Vagus nerve stimulation inhibits pyroptosis and improves outcome of cerebral ischemic stroke by upregulating osteopontin (SPP1) to disturb ASC oligomerization.

Background: Vagus nerve stimulation (VNS) brings new hope for handling stroke. Our previous study confirmed that VNS could reduce neuronal pyroptosis and improve stroke prognosis. However, how VNS suppresses pyroptosis remains poorly understood. Osteopontin (OPN,SPP1) plays a neuroprotective role. Therefore, this study aims to determine whether vagus nerve stimulation (VNS) inhibits pyroptosis and promotes recovery from cerebral ischemic injury through osteopontin (OPN), and to elucidate the mechanisms by which OPN regulates pyroptosis.

Methods: Acute ischemic stroke (AIS) patients and healthy controls were recruited. The middle cerebral artery ischemia-reperfusion (MCAO/R) model of rats in vivo, the oxygen-glucose deprivation and reperfusion (OGD/R) and lipopolysaccharide (LPS) + adenosine triphosphate (ATP) models of microglia in vitro were established. Gene analysis of GEO public dataset (GSE61616), analysis of proteomics, western blotting, Co-immunoprecipitation (Co-IP) analysis, immunofluorescence staining, ELISA, TTC staining, TUNEL staining, transmission electron microscopy (TEM), scanning electron microscopy (SEM) and neurological function score were used to examinate expressions or concentrations of osteopontin, pyroptosis-related molecules, OPN-ASC interaction, infarct volume, neurological function, cell membrane pore, respectively.

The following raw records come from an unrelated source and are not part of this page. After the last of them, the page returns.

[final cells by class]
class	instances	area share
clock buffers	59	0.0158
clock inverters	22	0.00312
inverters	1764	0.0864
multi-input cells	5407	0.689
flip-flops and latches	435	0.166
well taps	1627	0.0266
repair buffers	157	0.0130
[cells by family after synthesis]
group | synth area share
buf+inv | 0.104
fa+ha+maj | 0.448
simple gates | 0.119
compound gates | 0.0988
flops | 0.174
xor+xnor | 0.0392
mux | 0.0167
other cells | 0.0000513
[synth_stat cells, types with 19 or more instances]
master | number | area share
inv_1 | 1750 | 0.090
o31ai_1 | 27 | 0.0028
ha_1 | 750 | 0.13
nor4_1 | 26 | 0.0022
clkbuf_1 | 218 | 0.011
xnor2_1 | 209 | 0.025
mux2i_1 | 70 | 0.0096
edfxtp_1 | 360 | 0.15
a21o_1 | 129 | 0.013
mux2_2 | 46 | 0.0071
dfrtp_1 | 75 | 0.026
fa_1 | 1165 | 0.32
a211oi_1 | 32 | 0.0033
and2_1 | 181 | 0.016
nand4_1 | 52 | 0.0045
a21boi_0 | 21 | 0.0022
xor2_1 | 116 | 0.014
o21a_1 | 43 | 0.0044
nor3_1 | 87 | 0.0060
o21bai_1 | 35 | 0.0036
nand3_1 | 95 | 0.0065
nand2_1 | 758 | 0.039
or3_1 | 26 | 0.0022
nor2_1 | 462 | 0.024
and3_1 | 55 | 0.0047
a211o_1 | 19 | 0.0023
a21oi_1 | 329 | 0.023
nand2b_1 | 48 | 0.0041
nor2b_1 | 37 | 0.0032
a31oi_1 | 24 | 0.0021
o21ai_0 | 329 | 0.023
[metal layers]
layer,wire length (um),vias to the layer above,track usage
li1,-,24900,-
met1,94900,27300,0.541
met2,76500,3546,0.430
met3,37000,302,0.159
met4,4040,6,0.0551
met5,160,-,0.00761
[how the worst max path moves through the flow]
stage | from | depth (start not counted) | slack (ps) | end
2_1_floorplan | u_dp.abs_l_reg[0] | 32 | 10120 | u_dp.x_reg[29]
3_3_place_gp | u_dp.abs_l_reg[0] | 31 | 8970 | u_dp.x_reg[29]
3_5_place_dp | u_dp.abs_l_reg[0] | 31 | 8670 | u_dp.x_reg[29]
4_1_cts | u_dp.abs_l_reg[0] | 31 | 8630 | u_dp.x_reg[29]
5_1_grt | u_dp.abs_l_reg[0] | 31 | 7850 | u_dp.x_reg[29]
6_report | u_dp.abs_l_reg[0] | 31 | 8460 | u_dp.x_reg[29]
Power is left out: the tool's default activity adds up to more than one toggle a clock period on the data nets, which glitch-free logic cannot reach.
<file path="src/hdl/shcr_pkg.sv">
// ----------------------------------------------------------------------------
// shcr_pkg: shared types and constants for the sync header frame receiver
// Byte kind codes, register indexes and the per-byte result record.
// ----------------------------------------------------------------------------
package shcr_pkg;

    localparam int unsigned CFG_INDEX_W = 2;

    localparam logic [CFG_INDEX_W-1:0] REG_SYNC_BYTE    = 2'd0;
    localparam logic [CFG_INDEX_W-1:0] REG_FRAME_LENGTH = 2'd1;

    localparam logic [7:0] SYNC_BYTE_RESET    = 8'h53;  // 'S'
    localparam logic [7:0] FRAME_LENGTH_RESET = 8'd106;
    localparam logic [7:0] MIN_FRAME_BYTES    = 8'd5;

    typedef enum logic [1:0] {
        KIND_DISCARD  = 2'd0,
        KIND_HEADER   = 2'd1,
        KIND_BODY     = 2'd2,
        KIND_CHECKSUM = 2'd3
    } byte_kind_t;

    typedef struct packed {
        byte_kind_t  byte_kind;
        logic [7:0]  byte_index;
        logic [7:0]  data_out;
        logic        frame_end;
        logic        frame_good;
        logic [15:0] computed_sum;
    } shcr_result_t;

endpackage

</file>
<file path="src/hdl/shcr_frame_core.sv">
// ----------------------------------------------------------------------------
// shcr_frame_core: header hunt, byte counting and checksum compare
// Holds the config registers and frame state; forms the result of a byte
// in the same cycle the byte is taken.
// ----------------------------------------------------------------------------
module shcr_frame_core
    import shcr_pkg::*;
(
    input  logic                   aclk,
    input  logic                   aresetn,
    input  logic                   cfg_wr_en,
    input  logic [CFG_INDEX_W-1:0] cfg_index,
    input  logic [7:0]             cfg_wdata,
    input  logic                   byte_take,
    input  logic [7:0]             data_byte,
    output shcr_result_t           result
);

    logic [7:0]  sync_byte_reg,    sync_byte_next;
    logic [7:0]  frame_length_reg, frame_length_next;
    logic        in_frame_reg,     in_frame_next;
    logic [7:0]  byte_count_reg,   byte_count_next;
    logic [15:0] running_sum_reg,  running_sum_next;
    logic [7:0]  checksum_low_reg, checksum_low_next;

    logic [7:0]  eff_len;
    logic [8:0]  idx_plus2;
    logic [15:0] sum_plus_byte;
    logic        is_sync;

    always_comb begin
        sync_byte_next    = sync_byte_reg;
        frame_length_next = frame_length_reg;
        if (cfg_wr_en) begin
            case (cfg_index)
                REG_SYNC_BYTE:    sync_byte_next    = cfg_wdata;
                REG_FRAME_LENGTH: frame_length_next = cfg_wdata;
                default:          ;
            endcase
        end
    end

    // Lengths under the minimum saturate up; the 8-bit field tops out at 255.
    assign eff_len       = (frame_length_reg < MIN_FRAME_BYTES) ? MIN_FRAME_BYTES
                                                                : frame_length_reg;
    assign idx_plus2     = {1'b0, byte_count_reg} + 9'd2;
    assign sum_plus_byte = running_sum_reg + {8'd0, data_byte};
    assign is_sync       = (data_byte == sync_byte_reg);

    always_comb begin
        in_frame_next     = in_frame_reg;
        byte_count_next   = byte_count_reg;
        running_sum_next  = running_sum_reg;
        checksum_low_next = checksum_low_reg;

        result.byte_kind    = KIND_DISCARD;
        result.byte_index   = 8'd0;
        result.data_out     = data_byte;
        result.frame_end    = 1'b0;
        result.frame_good   = 1'b0;
        result.computed_sum = 16'd0;

        if (!in_frame_reg) begin
            if (is_sync && byte_count_reg == 8'd0) begin
                running_sum_next    = {8'd0, data_byte};
                byte_count_next     = 8'd1;
                result.byte_kind    = KIND_HEADER;
                result.computed_sum = {8'd0, data_byte};
            end else if (is_sync && byte_count_reg == 8'd1) begin
                running_sum_next    = sum_plus_byte;
                byte_count_next     = 8'd2;
                in_frame_next       = 1'b1;
                result.byte_kind    = KIND_HEADER;
                result.byte_index   = 8'd1;
                result.computed_sum = sum_plus_byte;
            end else begin
                // broken header: the byte is dropped, not retried as a first sync
                byte_count_next  = 8'd0;
                running_sum_next = 16'd0;
            end
        end else begin
            result.byte_index = byte_count_reg;
            if (idx_plus2 < {1'b0, eff_len}) begin
                running_sum_next    = sum_plus_byte;
                byte_count_next     = byte_count_reg + 8'd1;
                result.byte_kind    = KIND_BODY;
                result.computed_sum = sum_plus_byte;
            end else if (idx_plus2 == {1'b0, eff_len}) begin
                checksum_low_next   = data_byte;
                byte_count_next     = byte_count_reg + 8'd1;
                result.byte_kind    = KIND_CHECKSUM;
                result.computed_sum = running_sum_reg;
            end else begin
                // final byte, also taken when the length was lowered mid-frame
                result.byte_kind    = KIND_CHECKSUM;
                result.frame_end    = 1'b1;
                result.frame_good   = (running_sum_reg == {data_byte, checksum_low_reg});
                result.computed_sum = running_sum_reg;
                in_frame_next       = 1'b0;
                byte_count_next     = 8'd0;
                running_sum_next    = 16'd0;
            end
        end
    end

    always_ff @(posedge aclk) begin
        if (!aresetn) begin
            sync_byte_reg    <= SYNC_BYTE_RESET;
            frame_length_reg <= FRAME_LENGTH_RESET;
            in_frame_reg     <= 1'b0;
            byte_count_reg   <= 8'd0;
            running_sum_reg  <= 16'd0;
            checksum_low_reg <= 8'd0;
        end else begin
            sync_byte_reg    <= sync_byte_next;
            frame_length_reg <= frame_length_next;
            if (byte_take) begin
                in_frame_reg     <= in_frame_next;
                byte_count_reg   <= byte_count_next;
                running_sum_reg  <= running_sum_next;
                checksum_low_reg <= checksum_low_next;
            end
        end
    end

    a_frame_count_past_header: assert property (@(posedge aclk) disable iff (!aresetn)
        in_frame_reg |-> (byte_count_reg >= 8'd2))
        else $error("in frame with byte count below two");

    a_hunt_count_small: assert property (@(posedge aclk) disable iff (!aresetn)
        !in_frame_reg |-> (byte_count_reg <= 8'd1))
        else $error("hunting with byte count above one");

    a_end_returns_to_hunt: assert property (@(posedge aclk) disable iff (!aresetn)
        (byte_take && result.frame_end) |=>
            (!in_frame_reg && byte_count_reg == 8'd0 && running_sum_reg == 16'd0))
        else $error("frame end did not return to hunting");

endmodule

</file>
<file path="src/hdl/shcr_out_buf.sv">
// ----------------------------------------------------------------------------
// shcr_out_buf: result register with a skid stage
// Lets a new request in while the held result waits on m_ready.
// ----------------------------------------------------------------------------
module shcr_out_buf
    import shcr_pkg::*;
(
    input  logic         aclk,
    input  logic         aresetn,
    input  logic         in_valid,
    output logic         in_ready,
    input  shcr_result_t in_data,
    output logic         out_valid,
    input  logic         out_ready,
    output shcr_result_t out_data
);

    shcr_result_t out_reg;
    shcr_result_t skid_reg;
    logic         out_valid_reg;
    logic         skid_valid_reg;
    logic         push;
    logic         take;

    assign in_ready  = !skid_valid_reg;
    assign push      = in_valid && in_ready;
    assign take      = out_valid_reg && out_ready;
    assign out_valid = out_valid_reg;
    assign out_data  = out_reg;

    always_ff @(posedge aclk) begin
        if (!aresetn) begin
            out_valid_reg  <= 1'b0;
            skid_valid_reg <= 1'b0;
        end else if (skid_valid_reg) begin
            if (take) begin
                out_reg        <= skid_reg;
                skid_valid_reg <= 1'b0;
            end
        end else if (push) begin
            if (!out_valid_reg || take) begin
                out_reg       <= in_data;
                out_valid_reg <= 1'b1;
            end else begin
                skid_reg       <= in_data;
                skid_valid_reg <= 1'b1;
            end
        end else if (take) begin
            out_valid_reg <= 1'b0;
        end
    end

    a_skid_behind_out: assert property (@(posedge aclk) disable iff (!aresetn)
        skid_valid_reg |-> out_valid_reg)
        else $error("skid holds a result while output is empty");

    a_push_makes_valid: assert property (@(posedge aclk) disable iff (!aresetn)
        push |=> out_valid_reg)
        else $error("accepted request produced no pending result");

    a_skid_drains: assert property (@(posedge aclk) disable iff (!aresetn)
        (skid_valid_reg && take) |=> (out_valid_reg && !skid_valid_reg))
        else $error("skid result not moved to output");

endmodule

</file>
<file path="src/hdl/sync_header_frame_checksum_receiver_unit.sv">
// ----------------------------------------------------------------------------
// sync_header_frame_checksum_receiver_unit: byte-stream frame receiver
// Hunts for a two-byte sync header, counts a fixed-length frame and checks
// its little-endian 16-bit additive checksum.
// ----------------------------------------------------------------------------
// One request on s_ carries one received byte; every byte produces exactly
// one result on m_, the cycle after it is taken when the output register is
// free (later only while earlier results wait on m_ready), echoing the byte
// with its kind (discard, header, body, checksum), its zero-based position
// in the frame and the running 16-bit wrapping sum. A frame starts with two
// consecutive sync_byte values; a non-sync byte while hunting is dropped and
// restarts the hunt without being retried as a header byte. The sum covers
// every byte except the last two, which carry the checksum low byte first.
// On the last byte m_frame_end is 1 and m_frame_good tells whether the sum
// matched. frame_length below 5 acts as 5. Throughput is one byte per cycle:
// the per-byte update is one counter step, one 16-bit add and one compare,
// and a two-deep result buffer keeps s_ready high unless two results
// wait on m_ready. Write configuration only while no result is pending.
// ----------------------------------------------------------------------------
module sync_header_frame_checksum_receiver_unit
    import shcr_pkg::*;
(
    input  logic                   aclk,
    input  logic                   aresetn,

    // configuration writes
    input  logic                   cfg_wr_en,
    input  logic [CFG_INDEX_W-1:0] cfg_index,
    input  logic [7:0]             cfg_wdata,

    // received bytes
    input  logic                   s_valid,
    output logic                   s_ready,
    input  logic [7:0]             s_data_byte,

    // per-byte results
    output logic                   m_valid,
    input  logic                   m_ready,
    output logic [1:0]             m_byte_kind,
    output logic [7:0]             m_byte_index,
    output logic [7:0]             m_data_out,
    output logic                   m_frame_end,
    output logic                   m_frame_good,
    output logic [15:0]            m_computed_sum
);

    shcr_result_t core_result;
    shcr_result_t out_result;
    logic         byte_take;

    // frame state advances only when a request is actually taken
    assign byte_take = s_valid && s_ready;

    shcr_frame_core u_core (
        .aclk      (aclk),
        .aresetn   (aresetn),
        .cfg_wr_en (cfg_wr_en),
        .cfg_index (cfg_index),
        .cfg_wdata (cfg_wdata),
        .byte_take (byte_take),
        .data_byte (s_data_byte),
        .result    (core_result)
    );

    // result register plus skid slot
    shcr_out_buf u_out_buf (
        .aclk      (aclk),
        .aresetn   (aresetn),
        .in_valid  (s_valid),
        .in_ready  (s_ready),
        .in_data   (core_result),
        .out_valid (m_valid),
        .out_ready (m_ready),
        .out_data  (out_result)
    );

    assign m_byte_kind    = out_result.byte_kind;
    assign m_byte_index   = out_result.byte_index;
    assign m_data_out     = out_result.data_out;
    assign m_frame_end    = out_result.frame_end;
    assign m_frame_good   = out_result.frame_good;
    assign m_computed_sum = out_result.computed_sum;

endmodule
</file>
<file path="config.mk">
export PLATFORM = sky130hd
export DESIGN_NAME = text_console_cursor_engine_core
export DESIGN_NICKNAME = d
export VERILOG_FILES = /design/src/rtl/tcce_pkg.sv /design/src/rtl/tcce_update.sv /design/src/rtl/text_console_cursor_engine_core.sv
export SDC_FILE = /design/constraint.sdc
export NUM_CORES = 1
export LEC_CHECK = 0
export ABC_CLOCK_PERIOD_IN_PS = 12480
export BUFFER_PORTS_ARGS = -buffer_cell sky130_fd_sc_hd__buf_2
export CORE_UTILIZATION = 62
export CTS_CLUSTER_SIZE = 25
export DETAILED_ROUTE_END_ITERATION = 10
export GPL_TIMING_DRIVEN = 0
export PLACE_DENSITY = 0.86
export SLEW_MARGIN = 10
export SYNTH_ARGS = -nofsm -noshare
export SYNTH_HDL_FRONTEND = slang
export SYNTH_SLANG_ARGS = --single-unit
</file>
<file path="constraint.sdc">
create_clock -name aclk -period 12.48 [get_ports aclk]
set_input_delay 0.624 -clock aclk [delete_from_list [all_inputs] [get_ports aclk]]
set_output_delay 0.624 -clock aclk [all_outputs]
set_load 0.02 [all_outputs]
</file>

Results: In MCAO/R rats and AIS patients, osteopontin levels were elevated. Intranasally administered recombinant osteopontin (rOPN) and VNS reduced pyroptosis and improved neurological deficits. VNS upregulated osteopontin expression in MCAO/R rats and AIS patients. Small interfering OPN RNA (siOPN) reversed effects of VNS on pyroptosis and outcome of MCAO/R injury in rats. The binding energy of OPN and ASC was -11.7 kcal/mol. LPS + ATP enhanced OPN-ASC interaction, and rOPN interfered with ASC oligomerization. Conditioned medium of microglia treated with rOPN reversed LPS + ATP-induced neruonal injury. Collectively, OPN may serve as a potential mediator through which VNS inhibits pyroptosis and improves the outcome of ischemic stroke, thereby representing a promising therapeutic target for stroke treatment.

Conclusions: These findings suggest that VNS alleviates pyroptosis and improves the outcome of cerebral ischemic stroke by upregulating osteopontin (OPN), which interferes with ASC oligomerization.